[CHAPTER XIII.]
Paul Changes His Mind
Gontran made an admirable fiancé, as courteous as he was assiduous. With the aid of Andermatt's purse, he made presents to everyone; and he constantly visited the young girl, either at her own house, or that of Madame Honorat. Paul nearly always accompanied him now, in order to have the opportunity of meeting Charlotte, saying to himself, after each visit, that he would see her no more.
She had bravely resigned herself to her sister's marriage, and she referred to it with apparent unconcern, as if it did not cause her the slightest anxiety. Her character alone seemed a little altered, more sedate, less open.
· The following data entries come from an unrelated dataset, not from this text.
Background: an optimization exercise with open tools, aiming at small area, a short achievable clock period and few clock cycles per item. Do not read the settings as production practice. Only simulation tests tie the RTL to the original design; equivalence was not proved. Power and IR drop assume default switching activity.

===== design.v =====
`timescale 1ns / 1ps
package mjtm_pkg;
  localparam int TAG_W      = 7;
  localparam int CHIP_W     = 8;
  localparam int INTERVAL_W = 9;
  localparam int KIND_W     = 3;
  localparam int STATUS_W   = 3;
  localparam int PADDR_W    = 3;
  localparam logic [INTERVAL_W-1:0] INTERVAL_RESET = 9'd128;
  localparam logic [STATUS_W-1:0] ST_ISSUED      = 3'd0;
  localparam logic [STATUS_W-1:0] ST_REG         = 3'd1;
  localparam logic [STATUS_W-1:0] ST_NONCE       = 3'd2;
  localparam logic [STATUS_W-1:0] ST_UNKNOWN_REG = 3'd3;
  localparam logic [STATUS_W-1:0] ST_STALE       = 3'd4;
endpackage
`timescale 1ns / 1ps
module mining_job_tag_result_matcher_core #(
  parameter int JOB_SLOTS = 128
) (
  input  logic                              clk,
  input  logic                              rst,
  input  logic                              in_valid,
  output logic                              in_ready,
  input  logic                              action,
  input  logic [31:0]                       job_version,
  input  logic                              nonce_resp,
  input  logic [31:0]                       frame_word,
  input  logic [7:0]                        frame_addr_byte,
  input  logic [7:0]                        frame_tag_byte,
  input  logic [15:0]                       frame_version,
  output logic                              out_valid,
  input  logic                              out_ready,
  output logic [mjtm_pkg::STATUS_W-1:0]     status,
  output logic [mjtm_pkg::TAG_W-1:0]        tag,
  output logic [mjtm_pkg::CHIP_W-1:0]       chip_index,
  output logic [mjtm_pkg::KIND_W-1:0]       register_kind,
  output logic [31:0]                       data_word,
  output logic [31:0]                       full_version,
  input  logic                              psel,
  input  logic                              penable,
  input  logic                              pwrite,
  input  logic [mjtm_pkg::PADDR_W-1:0]      paddr,
  input  logic [31:0]                       pwdata,
  output logic [31:0]                       prdata,
  output logic                              pready
);
  localparam int K0 = 3;
  localparam int K1 = 3;
  localparam int K2 = 8 - K0 - K1;
  localparam int R1 = K0;         
  localparam int R2 = K0 + K1;    
  function automatic logic [9:0] dstep(input logic [8:0] r, input logic b,
                                       input logic [8:0] s);
    logic [9:0] t;
    t = {r, b};
    if (t >= {1'b0, s}) begin
      dstep = {1'b1, 9'(t - {1'b0, s})};
    end else begin
      dstep = {1'b0, t[8:0]};
    end
  endfunction
  logic [8:0] spacing;
  assign pready = 1'b1;
  always_ff @(posedge clk) begin
    if (rst) begin
      spacing <= mjtm_pkg::INTERVAL_RESET;
    end else if (psel && penable && pwrite && !paddr[2]) begin
      spacing <= pwdata[8:0];
    end
  end
  assign prdata = paddr[2] ? 32'd0 : {23'd0, spacing};
  logic adv;
  logic acc;
  logic v1, v2;
  assign adv      = !out_valid || out_ready;
  assign in_ready = adv;
  assign acc      = in_valid && adv;
  logic [3:0]  next_slot;
  logic [3:0]  issue_slot;
  logic [15:0] slot_valid;
  logic [2:0]  a_status;
  logic [3:0]  a_tag;
  logic [2:0]  a_kind;
  logic [31:0] a_word;
  logic [15:0] a_fver;
  logic [7:0]  a_dvd;
  logic        a_hit;
  assign issue_slot = next_slot + 4'd3;
  assign a_hit      = slot_valid[frame_tag_byte[7:4]];
  always_comb begin
    a_status = mjtm_pkg::ST_UNKNOWN_REG;
    a_tag    = '0;
    a_kind   = '0;
    a_word   = '0;
    a_fver   = '0;
    a_dvd    = nonce_resp ? frame_word[24:17] : frame_addr_byte;
    if (!action) begin
      a_status = mjtm_pkg::ST_ISSUED;
      a_tag    = issue_slot;
      a_word   = job_version;           
    end else if (nonce_resp) begin
      a_tag = frame_tag_byte[7:4];
      if (a_hit) begin
        a_status = mjtm_pkg::ST_NONCE;
        a_word   = frame_word;
        a_fver   = frame_version;
      end else begin
        a_status = mjtm_pkg::ST_STALE;
      end
    end else if (frame_tag_byte == 8'h4C) begin
      a_status = mjtm_pkg::ST_REG;
      a_word   = frame_word;
    end else if (frame_tag_byte >= 8'h88 && frame_tag_byte <= 8'h8C) begin
      a_status = mjtm_pkg::ST_REG;
      a_kind   = frame_tag_byte[2:0] + 3'd1;
      a_word   = frame_word;
    end
  end
  always_ff @(posedge clk) begin
    if (rst) begin
      next_slot  <= '0;
      slot_valid <= '0;
    end else if (acc && !action) begin
      next_slot              <= issue_slot;
      slot_valid[issue_slot] <= 1'b1;
    end
  end
  logic [R1-1:0]   a_rem;
  logic [K0-1:0]   a_q;
  always_comb begin
    logic [8:0] r;
    logic [9:0] o;
    r = '0;
    for (int j = 0; j < K0; j++) begin
      o = dstep(r, a_dvd[7-j], spacing);
      a_q[K0-1-j] = o[9];
      r = o[8:0];
    end
    a_rem = r[R1-1:0];
  end
  logic [2:0]    s1_status;
  logic [3:0]    s1_tag;
  logic [2:0]    s1_kind;
  logic [31:0]   s1_word;
  logic [15:0]   s1_fver;
  logic [K0-1:0] s1_q;
  logic [R1-1:0] s1_rem;
  logic [7-K0:0] s1_dvd;
  always_ff @(posedge clk) begin
    if (adv) begin
      s1_status <= a_status;
      s1_tag    <= a_tag;
      s1_kind   <= a_kind;
      s1_word   <= a_word;
      s1_fver   <= a_fver;
      s1_q      <= a_q;
      s1_rem    <= a_rem;
      s1_dvd    <= a_dvd[7-K0:0];
    end
  end
  logic [R2-1:0]   b_rem;
  logic [K0+K1-1:0] b_q;
  always_comb begin
    logic [8:0] r;
    logic [9:0] o;
    r = 9'(s1_rem);
    b_q[K0+K1-1:K1] = s1_q;
    for (int j = 0; j < K1; j++) begin
      o = dstep(r, s1_dvd[7-K0-j], spacing);
      b_q[K1-1-j] = o[9];
      r = o[8:0];
    end
    b_rem = r[R2-1:0];
  end
  logic [2:0]       s2_status;
  logic [3:0]       s2_tag;
  logic [2:0]       s2_kind;
  logic [31:0]      s2_word;
  logic [15:0]      s2_fver;
  logic [K0+K1-1:0] s2_q;
  logic [R2-1:0]    s2_rem;
  logic [K2-1:0]    s2_dvd;
  always_ff @(posedge clk) begin
    if (adv) begin
      s2_status <= s1_status;
      s2_tag    <= s1_tag;
      s2_kind   <= s1_kind;
      s2_word   <= s1_word;
      s2_fver   <= s1_fver;
      s2_q      <= b_q;
      s2_rem    <= b_rem;
      s2_dvd    <= s1_dvd[K2-1:0];
    end
  end
  logic [7:0] c_q;
  always_comb begin
    logic [8:0] r;
    logic [9:0] o;
    r = 9'(s2_rem);
    c_q[7:K2] = s2_q;
    for (int j = 0; j < K2; j++) begin
      o = dstep(r, s2_dvd[K2-1-j], spacing);
      c_q[K2-1-j] = o[9];
      r = o[8:0];
    end
  end
  logic [31:0] version_mem [16];
  logic        s2_issue;
  logic        s2_nhit;
  logic        s2_div;
  assign s2_issue = (s2_status == mjtm_pkg::ST_ISSUED);
  assign s2_nhit  = (s2_status == mjtm_pkg::ST_NONCE);
  assign s2_div   = (s2_status == mjtm_pkg::ST_NONCE) || (s2_status == mjtm_pkg::ST_REG);
  always_ff @(posedge clk) begin
    if (adv && v2 && s2_issue) begin
      version_mem[s2_tag] <= s2_word;
    end
  end
  always_ff @(posedge clk) begin
    if (rst) begin
      v1        <= 1'b0;
      v2        <= 1'b0;
      out_valid <= 1'b0;
    end else if (adv) begin
      v1        <= acc;
      v2        <= v1;
      out_valid <= v2;
    end
  end
  always_ff @(posedge clk) begin
    if (adv) begin
      status        <= s2_status;
      tag           <= {s2_tag, 3'b000};
      register_kind <= s2_kind;
      chip_index    <= s2_div ? c_q : 8'd0;
      data_word     <= s2_issue ? 32'd0 : s2_word;
      full_version  <= (s2_nhit ? version_mem[s2_tag] : 32'd0) | {3'b000, s2_fver, 13'b0};
    end
  end
endmodule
While Gontran was talking soft nothings to Louise in a half-whisper in a corner, Bretigny conversed with her in a serious fashion, and allowed himself to be slowly vanquished, allowed this fresh love to inundate his soul like a flowing tide. He knew what was happening to him, and gave himself up to it, thinking: "Bah! when the moment arrives. I will make my escape—that's all."
When he left her, he would go up to see Christiane, who now lay from morning till night stretched on a long chair. At the door, he could not help feeling nervous and irritated, prepared beforehand for those light quarrels to which weariness gives birth. All that she said, all that she was thinking of, annoyed him, even ere she had opened her lips. Her appearance of suffering, her resigned attitude, her looks of reproach and of supplication, made words of anger rise to his lips, which he repressed through good-breeding; and, even when by her side, he kept before his mind the constant memory, the fixed image, of the young girl whom he had just quitted.
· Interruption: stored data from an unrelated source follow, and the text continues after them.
Context: an optimization exercise on an open-source flow, tuned for small area. The choices shown serve that exercise and are no tape-out recipe.
In this exercise RTL edits were held to simulation tests only and were not proved equivalent to the original.
Power and IR drop assume default switching activity.

<file path="run.sh">
#!/bin/bash
# synth_recipe.tcl (not shown) runs the flow's synth.tcl, then flattens the netlist and writes it again
# the make line also repeats each setting of config.mk as NAME=value (left out here)
make -C /OpenROAD-flow-scripts/flow DESIGN_CONFIG=/design/flow/config.mk WORK_HOME=/design/flow/orfs CLKGATE_MAP_FILE= SYNTH_SCRIPT=/design/flow/synth_recipe.tcl finish
</file>
<file path="config.mk">
export PLATFORM = sky130hd
export DESIGN_NAME = alu_operand_stage
export DESIGN_NICKNAME = alu_operand_stage
export VERILOG_FILES = /design/flow/design.v
export SDC_FILE = /design/flow/constraint.sdc
export NUM_CORES = 4
export LEC_CHECK = 0
export CAP_MARGIN = 20
export CORE_MARGIN = 2
export CORE_UTILIZATION = 25
export PLACE_DENSITY = 0.35
export SLEW_MARGIN = 20
</file>
<file path="constraint.sdc">
create_clock -name core_clock -period 5.0 [get_ports {clk}]
set_input_delay 1.0000 -clock core_clock [delete_from_list [all_inputs] [get_ports {clk}]]
set_output_delay 1.0000 -clock core_clock [all_outputs]
set_load 0.01 [all_outputs]
</file>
As Christiane, tormented with seeing so little of him, overwhelmed him with questions as to how he spent his days, he invented stories, to which she listened attentively, seeking to find out whether he was thinking of some other woman. The powerlessness which she felt in herself to keep a hold on this man, the powerlessness to pour into him a little of that love with which she was tortured, the physical powerlessness to fascinate him still, to give herself to him, to win him back by caresses, since she could not regain him by the tender intimacies of love, made her suspect the worst, without knowing on what to fix her fears.
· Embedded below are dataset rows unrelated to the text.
Source: an optimization exercise on an open RTL-to-GDS flow (aim: small area, a short achievable clock period and few clock cycles per item). Production flows keep margins and buffers that such runs may drop.
RTL that was checked went through simulation tests only; none was proved equivalent to the original.

run 1:
## ex_stage_mdu
module ex_stage_mdu (
    input  logic        clock,
    input  logic        reset,
    input  logic        in_valid,
    output logic        in_ready,
    input  logic [4:0]  op,
    input  logic [31:0] operand_a,
    input  logic [31:0] operand_b,
    input  logic [1:0]  fwd_sel_a,
    input  logic [1:0]  fwd_sel_b,
    input  logic [31:0] wb_data,
    input  logic        is_jump,
    input  logic [31:0] pt_wdata_in,
    input  logic [4:0]  pt_rd_in,
    input  logic [31:0] pt_pc_in,
    input  logic        mem_stall,
    input  logic        flush,
    output logic        out_valid,
    output logic [31:0] res_out,
    output logic [31:0] pt_wdata_out,
    output logic [4:0]  pt_rd_out,
    output logic [31:0] pt_pc_out,
    output logic        redirect_valid,
    output logic [31:0] redirect_addr,
    output logic        busy
);
==> flow/config.mk <==
export PLATFORM = sky130hd
export DESIGN_NAME = ex_stage_mdu
export DESIGN_NICKNAME = ex_stage_mdu
export VERILOG_FILES = /design/flow/design.v
export SDC_FILE = /design/flow/constraint.sdc
export NUM_CORES = 4
export LEC_CHECK = 0
export ABC_AREA = 1
export CAP_MARGIN = 20
export CORE_MARGIN = 2
export CORE_UTILIZATION = 30
export SETUP_SLACK_MARGIN = 2.0
export SLEW_MARGIN = 40
export SYNTH_HIERARCHICAL = 1
export SYNTH_MINIMUM_KEEP_SIZE = 0
export TNS_END_PERCENT = 10
==> flow/constraint.sdc <==
create_clock -name core_clock -period 16.0 [get_ports {clock}]
set_input_delay 3.2000 -clock core_clock [delete_from_list [all_inputs] [get_ports {clock}]]
set_output_delay 3.2000 -clock core_clock [all_outputs]
set_load 0.01 [all_outputs]
standard.sh (not shown) runs the stock make flow with config.mk's settings and CLKGATE_MAP_FILE= SYNTH_SCRIPT=/design/flow/synth_recipe.tcl, a recipe that flattens the netlist after the stock synthesis.
==> flow/flow/run.sh <==
#!/bin/bash
# Standard ORFS layout; ports are buffered with a regular buffer instead of
# the delay cell buffer_ports picks by default.
set -euo pipefail
bash standard.sh "BUFFER_PORTS_ARGS=-buffer_cell sky130_fd_sc_hd__buf_4" finish > orfs_make.log 2>&1
Run 1: full flow OK, the timing, DRC and antenna checks passed
[inputs] run 2 vs run 1
Settings: SETUP_SLACK_MARGIN: 2.0 -> 2.5; TNS_END_PERCENT: 10 -> unset.
==> flow/flow/run.sh <==
#!/bin/bash
# Standard ORFS layout; ports are buffered with a regular buffer instead of
# the delay cell buffer_ports picks by default.
set -euo pipefail
bash standard.sh "BUFFER_PORTS_ARGS=-buffer_cell sky130_fd_sc_hd__buf_2" finish > orfs_make.log 2>&1
[summary]
Minimum clock period: run 2 vs run 1 down 0.24 ns
Compared with run 1, run 2 shows a peak clock frequency supported by timing that is 1.7% higher.
Run 1 → run 2: hold slack went up 0.0040 ns.
Here is what was changed in the inputs of run 3 compared with run 2.
Settings: SETUP_SLACK_MARGIN now 2.0, was 2.5.
Notes after the runs:
Relative to run 2, final area decreased by about 2% in run 3.
NOTE final cell count without fillers run 2->run 3 decreased slightly
Final critical-path setup slack: run 3 vs run 2 down 0.32 ns
Every stage of the flow completed for run 3, and the final layout passed the timing, DRC and antenna checks.
Routed wire in run 3 totals less than in run 2.
From run 2 to run 3, effective utilization at floorplan did not move at all.
In the route summary, run 3 ends up with a via count below that of run 2.
Worst-margin pin slew, run 3 and run 2, lower one = run 2.
What follows belongs to an exercise in optimizing a design on an open flow for small area, a short achievable clock period and few clock cycles; a production flow would make more cautious choices.
Function was checked by simulation only, so behaviour that the tests miss may differ from the original.
No activity file was given, so power comes from the tool's default toggle rates.

## flow/run.sh

```bash
#!/bin/bash
# synth_recipe.tcl (not shown) runs the flow's synth.tcl, then flattens the netlist and writes it again
# the make line also repeats each setting of config.mk as NAME=value (left out here)
make -C /OpenROAD-flow-scripts/flow DESIGN_CONFIG=/design/flow/config.mk WORK_HOME=/design/flow/orfs CLKGATE_MAP_FILE= SYNTH_SCRIPT=/design/flow/synth_recipe.tcl finish
```

## flow/config.mk

```make
export PLATFORM = sky130hd
export DESIGN_NAME = exu_top
export DESIGN_NICKNAME = exu_top
export VERILOG_FILES = /design/flow/design.v
export SDC_FILE = /design/flow/constraint.sdc
export NUM_CORES = 4
export LEC_CHECK = 0
export CAP_MARGIN = 40
export CORE_MARGIN = 2
export CORE_UTILIZATION = 30
export SLEW_MARGIN = 20
```

## flow/constraint.sdc

```tcl
create_clock -name core_clock -period 10.0 [get_ports {clk}]
set_input_delay 2.0000 -clock core_clock [delete_from_list [all_inputs] [get_ports {clk}]]
set_output_delay 2.0000 -clock core_clock [all_outputs]
set_load 0.01 [all_outputs]
```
She vaguely realized that some danger was lowering over her, some great unknown danger. And she was filled with undefined jealousy, jealousy of everything—of women whom she saw passing by her window, and whom she thought charming, without even having any proof that Bretigny had ever spoken to them.
She asked of him: "Have you noticed a very pretty woman, a brunette, rather tall, whom I saw a little while ago, and who must have arrived here within the past few days?"
When he replied, "No, I don't know her," she at once jumped to the conclusion that he was lying, turned pale, and went on: "But it is not possible that you have not seen her. She appears to me very beautiful."